[Start of Attachment]
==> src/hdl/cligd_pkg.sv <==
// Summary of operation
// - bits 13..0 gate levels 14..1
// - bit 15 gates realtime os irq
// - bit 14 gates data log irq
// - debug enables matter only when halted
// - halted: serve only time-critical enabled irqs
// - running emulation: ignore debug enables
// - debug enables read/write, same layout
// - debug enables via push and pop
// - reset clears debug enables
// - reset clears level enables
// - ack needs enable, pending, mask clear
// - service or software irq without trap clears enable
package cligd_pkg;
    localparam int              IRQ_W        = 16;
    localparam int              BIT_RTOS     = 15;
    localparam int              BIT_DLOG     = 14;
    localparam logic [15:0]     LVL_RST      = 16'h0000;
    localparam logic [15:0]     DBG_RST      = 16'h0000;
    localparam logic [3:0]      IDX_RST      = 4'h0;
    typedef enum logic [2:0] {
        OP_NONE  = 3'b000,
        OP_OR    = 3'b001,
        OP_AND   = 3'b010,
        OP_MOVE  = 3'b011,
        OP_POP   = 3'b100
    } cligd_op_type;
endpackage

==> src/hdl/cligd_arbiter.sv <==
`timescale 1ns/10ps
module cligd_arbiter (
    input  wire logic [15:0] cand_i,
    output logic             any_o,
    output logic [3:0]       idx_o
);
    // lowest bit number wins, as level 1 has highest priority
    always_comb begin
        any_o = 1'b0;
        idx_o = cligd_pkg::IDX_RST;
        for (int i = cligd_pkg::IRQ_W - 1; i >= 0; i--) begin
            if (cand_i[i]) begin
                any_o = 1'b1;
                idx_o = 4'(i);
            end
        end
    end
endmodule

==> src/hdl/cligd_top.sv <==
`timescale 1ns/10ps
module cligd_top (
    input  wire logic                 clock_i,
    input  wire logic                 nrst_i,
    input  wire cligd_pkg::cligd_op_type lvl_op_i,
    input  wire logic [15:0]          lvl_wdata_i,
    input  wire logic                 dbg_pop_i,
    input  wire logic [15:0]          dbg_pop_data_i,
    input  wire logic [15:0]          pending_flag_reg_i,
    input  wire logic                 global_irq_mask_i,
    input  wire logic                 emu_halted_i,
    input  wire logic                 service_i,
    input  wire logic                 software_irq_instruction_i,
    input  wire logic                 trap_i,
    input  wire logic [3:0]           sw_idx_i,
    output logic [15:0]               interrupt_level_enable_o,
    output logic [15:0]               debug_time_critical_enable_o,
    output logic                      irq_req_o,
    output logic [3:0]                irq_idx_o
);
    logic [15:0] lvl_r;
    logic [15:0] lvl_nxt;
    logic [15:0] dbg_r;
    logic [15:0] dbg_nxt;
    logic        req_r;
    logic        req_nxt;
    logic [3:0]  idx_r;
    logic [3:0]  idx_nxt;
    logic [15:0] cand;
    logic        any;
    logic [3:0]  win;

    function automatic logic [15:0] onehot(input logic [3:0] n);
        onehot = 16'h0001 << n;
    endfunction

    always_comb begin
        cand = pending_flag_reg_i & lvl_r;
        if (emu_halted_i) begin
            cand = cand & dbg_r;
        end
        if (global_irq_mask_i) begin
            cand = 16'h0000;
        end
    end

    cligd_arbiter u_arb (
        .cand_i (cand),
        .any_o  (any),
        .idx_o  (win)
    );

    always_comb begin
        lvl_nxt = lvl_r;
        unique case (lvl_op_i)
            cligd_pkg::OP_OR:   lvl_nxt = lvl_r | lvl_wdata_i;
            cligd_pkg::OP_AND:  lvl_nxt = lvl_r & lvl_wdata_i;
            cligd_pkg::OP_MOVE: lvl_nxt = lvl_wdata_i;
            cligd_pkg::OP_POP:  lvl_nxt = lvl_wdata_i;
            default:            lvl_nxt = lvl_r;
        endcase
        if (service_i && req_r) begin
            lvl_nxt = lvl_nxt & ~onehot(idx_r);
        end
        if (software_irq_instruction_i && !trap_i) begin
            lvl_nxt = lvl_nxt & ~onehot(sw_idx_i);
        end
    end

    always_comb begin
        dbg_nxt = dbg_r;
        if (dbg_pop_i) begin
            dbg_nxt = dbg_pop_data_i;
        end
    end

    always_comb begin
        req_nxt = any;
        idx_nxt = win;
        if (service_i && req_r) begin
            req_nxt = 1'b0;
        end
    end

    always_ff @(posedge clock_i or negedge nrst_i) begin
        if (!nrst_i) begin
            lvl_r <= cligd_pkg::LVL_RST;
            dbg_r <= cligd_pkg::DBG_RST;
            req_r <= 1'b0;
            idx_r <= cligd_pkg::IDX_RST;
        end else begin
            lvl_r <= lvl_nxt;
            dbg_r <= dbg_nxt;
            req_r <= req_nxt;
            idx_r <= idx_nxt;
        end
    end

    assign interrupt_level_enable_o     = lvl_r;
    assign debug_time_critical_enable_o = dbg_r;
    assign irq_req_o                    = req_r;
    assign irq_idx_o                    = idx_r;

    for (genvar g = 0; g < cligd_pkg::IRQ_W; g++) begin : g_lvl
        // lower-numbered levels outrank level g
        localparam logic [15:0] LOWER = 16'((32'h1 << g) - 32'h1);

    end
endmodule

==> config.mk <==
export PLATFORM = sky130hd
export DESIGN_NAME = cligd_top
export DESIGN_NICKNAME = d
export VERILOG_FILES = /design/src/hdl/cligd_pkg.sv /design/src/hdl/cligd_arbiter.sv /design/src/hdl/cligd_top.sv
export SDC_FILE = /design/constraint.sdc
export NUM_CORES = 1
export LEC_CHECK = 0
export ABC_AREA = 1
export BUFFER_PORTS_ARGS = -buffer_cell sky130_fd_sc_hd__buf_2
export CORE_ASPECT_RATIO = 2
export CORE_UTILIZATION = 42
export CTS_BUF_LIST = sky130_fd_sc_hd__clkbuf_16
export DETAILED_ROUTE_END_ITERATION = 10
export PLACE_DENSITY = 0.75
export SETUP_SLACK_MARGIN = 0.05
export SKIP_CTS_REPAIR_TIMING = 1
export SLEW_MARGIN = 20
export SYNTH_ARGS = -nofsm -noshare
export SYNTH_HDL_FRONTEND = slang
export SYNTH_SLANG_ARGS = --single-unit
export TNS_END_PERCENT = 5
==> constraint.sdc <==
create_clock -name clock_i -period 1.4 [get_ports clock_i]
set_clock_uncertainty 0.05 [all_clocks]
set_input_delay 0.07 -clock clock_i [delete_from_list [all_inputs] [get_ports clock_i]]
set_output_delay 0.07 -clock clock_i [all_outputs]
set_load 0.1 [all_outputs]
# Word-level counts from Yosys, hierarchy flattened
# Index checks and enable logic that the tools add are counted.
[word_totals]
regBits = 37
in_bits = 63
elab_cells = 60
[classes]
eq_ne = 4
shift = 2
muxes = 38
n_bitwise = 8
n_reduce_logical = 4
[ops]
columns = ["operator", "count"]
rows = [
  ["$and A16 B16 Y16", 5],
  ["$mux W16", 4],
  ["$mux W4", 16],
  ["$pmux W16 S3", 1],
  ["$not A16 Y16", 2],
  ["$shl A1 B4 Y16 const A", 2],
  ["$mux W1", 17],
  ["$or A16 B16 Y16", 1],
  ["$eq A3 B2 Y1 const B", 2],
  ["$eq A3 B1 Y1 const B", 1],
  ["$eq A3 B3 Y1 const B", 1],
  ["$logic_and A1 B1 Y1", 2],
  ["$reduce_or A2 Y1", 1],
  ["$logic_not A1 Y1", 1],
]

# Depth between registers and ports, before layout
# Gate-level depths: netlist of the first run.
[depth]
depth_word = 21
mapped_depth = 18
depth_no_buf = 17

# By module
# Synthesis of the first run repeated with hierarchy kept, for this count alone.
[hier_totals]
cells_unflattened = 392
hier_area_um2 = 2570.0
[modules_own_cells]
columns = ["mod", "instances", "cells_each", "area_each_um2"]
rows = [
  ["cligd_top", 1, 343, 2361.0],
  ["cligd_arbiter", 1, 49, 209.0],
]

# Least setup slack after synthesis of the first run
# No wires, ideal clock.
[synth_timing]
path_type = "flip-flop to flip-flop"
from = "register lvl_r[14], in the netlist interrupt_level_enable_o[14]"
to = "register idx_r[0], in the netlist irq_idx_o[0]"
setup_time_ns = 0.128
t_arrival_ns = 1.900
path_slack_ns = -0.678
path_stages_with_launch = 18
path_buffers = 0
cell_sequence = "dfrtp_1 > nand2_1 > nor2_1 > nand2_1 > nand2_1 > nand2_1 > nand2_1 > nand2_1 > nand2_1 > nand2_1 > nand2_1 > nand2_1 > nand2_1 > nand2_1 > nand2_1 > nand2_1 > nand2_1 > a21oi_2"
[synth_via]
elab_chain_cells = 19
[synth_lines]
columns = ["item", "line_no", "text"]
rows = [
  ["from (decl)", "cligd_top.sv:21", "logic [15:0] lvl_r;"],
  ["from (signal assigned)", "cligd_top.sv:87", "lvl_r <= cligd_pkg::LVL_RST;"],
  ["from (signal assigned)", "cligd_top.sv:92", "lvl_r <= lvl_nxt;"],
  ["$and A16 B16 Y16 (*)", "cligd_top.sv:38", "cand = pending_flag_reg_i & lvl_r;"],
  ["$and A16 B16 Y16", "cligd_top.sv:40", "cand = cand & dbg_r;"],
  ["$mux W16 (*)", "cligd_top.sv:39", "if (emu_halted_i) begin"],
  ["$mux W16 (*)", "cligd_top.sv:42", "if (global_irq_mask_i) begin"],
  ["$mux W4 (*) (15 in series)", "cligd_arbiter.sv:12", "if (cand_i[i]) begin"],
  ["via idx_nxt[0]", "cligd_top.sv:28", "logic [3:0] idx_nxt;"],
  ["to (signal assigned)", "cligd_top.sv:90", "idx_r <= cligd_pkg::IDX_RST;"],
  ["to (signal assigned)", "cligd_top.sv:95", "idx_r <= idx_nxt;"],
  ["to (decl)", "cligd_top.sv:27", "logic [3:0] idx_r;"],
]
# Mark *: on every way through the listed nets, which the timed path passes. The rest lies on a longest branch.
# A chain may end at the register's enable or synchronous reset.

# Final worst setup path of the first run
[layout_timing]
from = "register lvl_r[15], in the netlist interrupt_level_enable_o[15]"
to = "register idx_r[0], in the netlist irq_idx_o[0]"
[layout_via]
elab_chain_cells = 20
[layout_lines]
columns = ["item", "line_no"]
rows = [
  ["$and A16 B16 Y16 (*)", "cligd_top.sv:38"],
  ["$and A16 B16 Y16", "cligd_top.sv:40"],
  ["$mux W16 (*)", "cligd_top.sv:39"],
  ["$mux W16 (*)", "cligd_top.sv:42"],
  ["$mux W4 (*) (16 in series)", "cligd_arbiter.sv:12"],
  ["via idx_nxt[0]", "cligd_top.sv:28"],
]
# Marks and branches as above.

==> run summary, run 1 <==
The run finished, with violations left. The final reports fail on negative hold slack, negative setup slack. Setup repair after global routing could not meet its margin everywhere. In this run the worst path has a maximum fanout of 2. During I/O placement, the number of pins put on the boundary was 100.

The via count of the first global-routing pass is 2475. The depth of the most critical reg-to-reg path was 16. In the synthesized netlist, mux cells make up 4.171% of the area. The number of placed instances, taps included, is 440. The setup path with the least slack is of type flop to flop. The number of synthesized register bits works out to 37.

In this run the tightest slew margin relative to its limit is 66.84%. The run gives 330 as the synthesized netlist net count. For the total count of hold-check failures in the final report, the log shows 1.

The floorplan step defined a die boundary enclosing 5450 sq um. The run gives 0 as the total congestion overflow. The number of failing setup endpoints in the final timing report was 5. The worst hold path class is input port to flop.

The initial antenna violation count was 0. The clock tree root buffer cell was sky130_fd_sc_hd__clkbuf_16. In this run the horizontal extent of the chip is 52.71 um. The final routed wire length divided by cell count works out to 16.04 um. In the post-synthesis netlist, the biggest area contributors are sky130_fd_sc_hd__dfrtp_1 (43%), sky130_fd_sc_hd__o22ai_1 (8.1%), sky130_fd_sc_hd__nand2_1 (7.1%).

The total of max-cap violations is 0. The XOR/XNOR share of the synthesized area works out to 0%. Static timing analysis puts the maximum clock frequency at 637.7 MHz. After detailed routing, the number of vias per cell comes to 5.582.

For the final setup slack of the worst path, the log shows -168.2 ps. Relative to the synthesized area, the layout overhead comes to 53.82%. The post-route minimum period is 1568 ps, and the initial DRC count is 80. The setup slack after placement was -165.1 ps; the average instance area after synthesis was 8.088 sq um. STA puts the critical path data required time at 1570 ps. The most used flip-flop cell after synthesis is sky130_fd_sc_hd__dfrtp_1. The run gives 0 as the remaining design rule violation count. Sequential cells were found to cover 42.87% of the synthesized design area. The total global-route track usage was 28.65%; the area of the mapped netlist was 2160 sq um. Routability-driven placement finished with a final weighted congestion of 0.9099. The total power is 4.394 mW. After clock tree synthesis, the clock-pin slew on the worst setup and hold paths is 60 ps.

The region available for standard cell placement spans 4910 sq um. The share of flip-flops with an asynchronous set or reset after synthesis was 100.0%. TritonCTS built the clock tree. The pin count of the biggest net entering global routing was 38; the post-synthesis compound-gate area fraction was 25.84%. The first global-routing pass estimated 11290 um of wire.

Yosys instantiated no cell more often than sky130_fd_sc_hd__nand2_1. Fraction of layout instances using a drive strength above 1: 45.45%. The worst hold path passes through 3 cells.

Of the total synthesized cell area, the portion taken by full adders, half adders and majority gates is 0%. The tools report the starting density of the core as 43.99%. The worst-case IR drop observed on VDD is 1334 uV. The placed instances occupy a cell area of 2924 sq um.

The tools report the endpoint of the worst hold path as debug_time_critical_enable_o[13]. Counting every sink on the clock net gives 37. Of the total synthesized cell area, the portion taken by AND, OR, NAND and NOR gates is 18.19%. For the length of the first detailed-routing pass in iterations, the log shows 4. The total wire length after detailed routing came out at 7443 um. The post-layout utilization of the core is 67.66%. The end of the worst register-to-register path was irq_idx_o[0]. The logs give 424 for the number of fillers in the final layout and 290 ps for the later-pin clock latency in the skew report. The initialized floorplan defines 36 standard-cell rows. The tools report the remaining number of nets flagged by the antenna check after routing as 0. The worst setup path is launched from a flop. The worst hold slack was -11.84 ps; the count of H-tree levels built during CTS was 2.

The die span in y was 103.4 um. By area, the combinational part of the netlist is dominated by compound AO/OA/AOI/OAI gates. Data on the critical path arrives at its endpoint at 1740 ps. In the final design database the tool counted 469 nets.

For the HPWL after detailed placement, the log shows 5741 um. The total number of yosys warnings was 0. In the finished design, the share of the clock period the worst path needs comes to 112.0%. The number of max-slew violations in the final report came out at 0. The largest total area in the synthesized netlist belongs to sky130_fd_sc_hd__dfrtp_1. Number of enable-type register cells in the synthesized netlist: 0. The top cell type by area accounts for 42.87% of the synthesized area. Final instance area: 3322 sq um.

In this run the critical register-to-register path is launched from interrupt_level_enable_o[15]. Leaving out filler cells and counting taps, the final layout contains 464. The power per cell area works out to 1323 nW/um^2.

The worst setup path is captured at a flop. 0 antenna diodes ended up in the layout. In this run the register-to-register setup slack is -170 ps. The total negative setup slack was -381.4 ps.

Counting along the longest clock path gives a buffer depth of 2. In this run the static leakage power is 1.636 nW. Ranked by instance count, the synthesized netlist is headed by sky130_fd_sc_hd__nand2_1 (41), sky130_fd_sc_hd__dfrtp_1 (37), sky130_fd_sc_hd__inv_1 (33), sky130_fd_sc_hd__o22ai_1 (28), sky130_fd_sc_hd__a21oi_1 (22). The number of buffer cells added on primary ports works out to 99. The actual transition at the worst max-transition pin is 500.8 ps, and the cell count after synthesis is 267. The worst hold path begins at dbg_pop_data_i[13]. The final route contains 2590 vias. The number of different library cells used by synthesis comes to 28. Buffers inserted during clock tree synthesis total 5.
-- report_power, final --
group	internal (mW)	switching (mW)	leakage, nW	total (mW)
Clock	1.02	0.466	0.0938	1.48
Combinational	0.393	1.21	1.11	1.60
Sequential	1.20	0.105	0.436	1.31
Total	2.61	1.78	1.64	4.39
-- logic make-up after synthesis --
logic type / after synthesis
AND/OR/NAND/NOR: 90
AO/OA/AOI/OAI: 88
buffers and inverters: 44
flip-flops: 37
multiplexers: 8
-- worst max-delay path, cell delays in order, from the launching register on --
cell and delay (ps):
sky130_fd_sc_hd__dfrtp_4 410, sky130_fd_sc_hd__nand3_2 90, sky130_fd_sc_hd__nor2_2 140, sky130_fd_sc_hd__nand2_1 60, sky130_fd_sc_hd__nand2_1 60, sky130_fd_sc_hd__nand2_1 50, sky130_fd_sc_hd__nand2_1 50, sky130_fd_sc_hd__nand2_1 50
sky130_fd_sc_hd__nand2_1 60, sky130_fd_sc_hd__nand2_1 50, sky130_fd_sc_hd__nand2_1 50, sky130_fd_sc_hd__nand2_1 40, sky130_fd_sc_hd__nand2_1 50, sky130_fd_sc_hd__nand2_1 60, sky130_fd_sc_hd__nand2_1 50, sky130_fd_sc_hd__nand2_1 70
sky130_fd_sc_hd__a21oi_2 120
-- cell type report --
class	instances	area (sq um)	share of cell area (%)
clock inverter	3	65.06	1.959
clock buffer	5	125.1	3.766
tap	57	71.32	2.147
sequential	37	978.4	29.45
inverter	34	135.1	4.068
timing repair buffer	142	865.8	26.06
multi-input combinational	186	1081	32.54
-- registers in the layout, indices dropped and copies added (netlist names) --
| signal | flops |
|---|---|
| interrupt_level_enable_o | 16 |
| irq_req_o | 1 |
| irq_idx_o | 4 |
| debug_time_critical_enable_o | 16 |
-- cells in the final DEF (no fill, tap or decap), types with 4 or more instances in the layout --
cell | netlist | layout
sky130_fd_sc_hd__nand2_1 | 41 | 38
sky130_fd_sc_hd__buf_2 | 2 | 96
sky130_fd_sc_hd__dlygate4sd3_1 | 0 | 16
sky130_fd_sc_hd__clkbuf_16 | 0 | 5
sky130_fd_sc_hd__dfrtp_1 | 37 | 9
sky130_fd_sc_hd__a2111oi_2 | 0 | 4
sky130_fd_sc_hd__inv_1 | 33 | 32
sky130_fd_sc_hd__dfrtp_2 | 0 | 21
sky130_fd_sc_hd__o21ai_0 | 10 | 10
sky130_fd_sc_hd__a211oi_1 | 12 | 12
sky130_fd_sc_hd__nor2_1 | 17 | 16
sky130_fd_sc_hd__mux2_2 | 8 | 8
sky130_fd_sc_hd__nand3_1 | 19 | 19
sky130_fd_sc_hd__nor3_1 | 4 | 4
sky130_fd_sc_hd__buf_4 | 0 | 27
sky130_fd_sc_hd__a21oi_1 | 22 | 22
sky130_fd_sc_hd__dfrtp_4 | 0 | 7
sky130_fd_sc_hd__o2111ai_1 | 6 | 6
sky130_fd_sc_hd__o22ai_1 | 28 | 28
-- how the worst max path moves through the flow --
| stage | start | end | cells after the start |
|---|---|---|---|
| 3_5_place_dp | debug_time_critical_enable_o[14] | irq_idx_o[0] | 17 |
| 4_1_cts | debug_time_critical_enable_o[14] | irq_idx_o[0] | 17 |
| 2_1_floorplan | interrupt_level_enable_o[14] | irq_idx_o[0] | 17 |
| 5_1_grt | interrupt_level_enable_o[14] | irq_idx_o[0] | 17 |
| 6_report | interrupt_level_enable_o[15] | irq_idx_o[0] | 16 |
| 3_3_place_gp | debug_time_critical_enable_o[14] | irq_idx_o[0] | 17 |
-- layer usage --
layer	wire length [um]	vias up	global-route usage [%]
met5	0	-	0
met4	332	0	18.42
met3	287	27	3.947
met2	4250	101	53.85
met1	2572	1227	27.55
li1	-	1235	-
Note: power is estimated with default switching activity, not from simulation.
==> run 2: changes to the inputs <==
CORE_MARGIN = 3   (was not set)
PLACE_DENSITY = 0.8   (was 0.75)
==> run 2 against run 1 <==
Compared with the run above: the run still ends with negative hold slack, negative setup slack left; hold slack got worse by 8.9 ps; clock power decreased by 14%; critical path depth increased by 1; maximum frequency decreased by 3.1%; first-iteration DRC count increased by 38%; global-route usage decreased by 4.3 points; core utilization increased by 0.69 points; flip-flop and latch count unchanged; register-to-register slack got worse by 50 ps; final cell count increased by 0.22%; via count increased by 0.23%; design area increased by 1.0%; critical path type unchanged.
[End of Attachment]
(Directions):
Among the entries above, locate the lines containing "idx_o = 4'(i);" and "wire logic [3:0]", and transcribe exactly those two lines and all lines between.

(Solution below):
                idx_o = 4'(i);
            end
        end
    end
endmodule

==> src/hdl/cligd_top.sv <==
`timescale 1ns/10ps
module cligd_top (
    input  wire logic                 clock_i,
    input  wire logic                 nrst_i,
    input  wire cligd_pkg::cligd_op_type lvl_op_i,
    input  wire logic [15:0]          lvl_wdata_i,
    input  wire logic                 dbg_pop_i,
    input  wire logic [15:0]          dbg_pop_data_i,
    input  wire logic [15:0]          pending_flag_reg_i,
    input  wire logic                 global_irq_mask_i,
    input  wire logic                 emu_halted_i,
    input  wire logic                 service_i,
    input  wire logic                 software_irq_instruction_i,
    input  wire logic                 trap_i,
    input  wire logic [3:0]           sw_idx_i,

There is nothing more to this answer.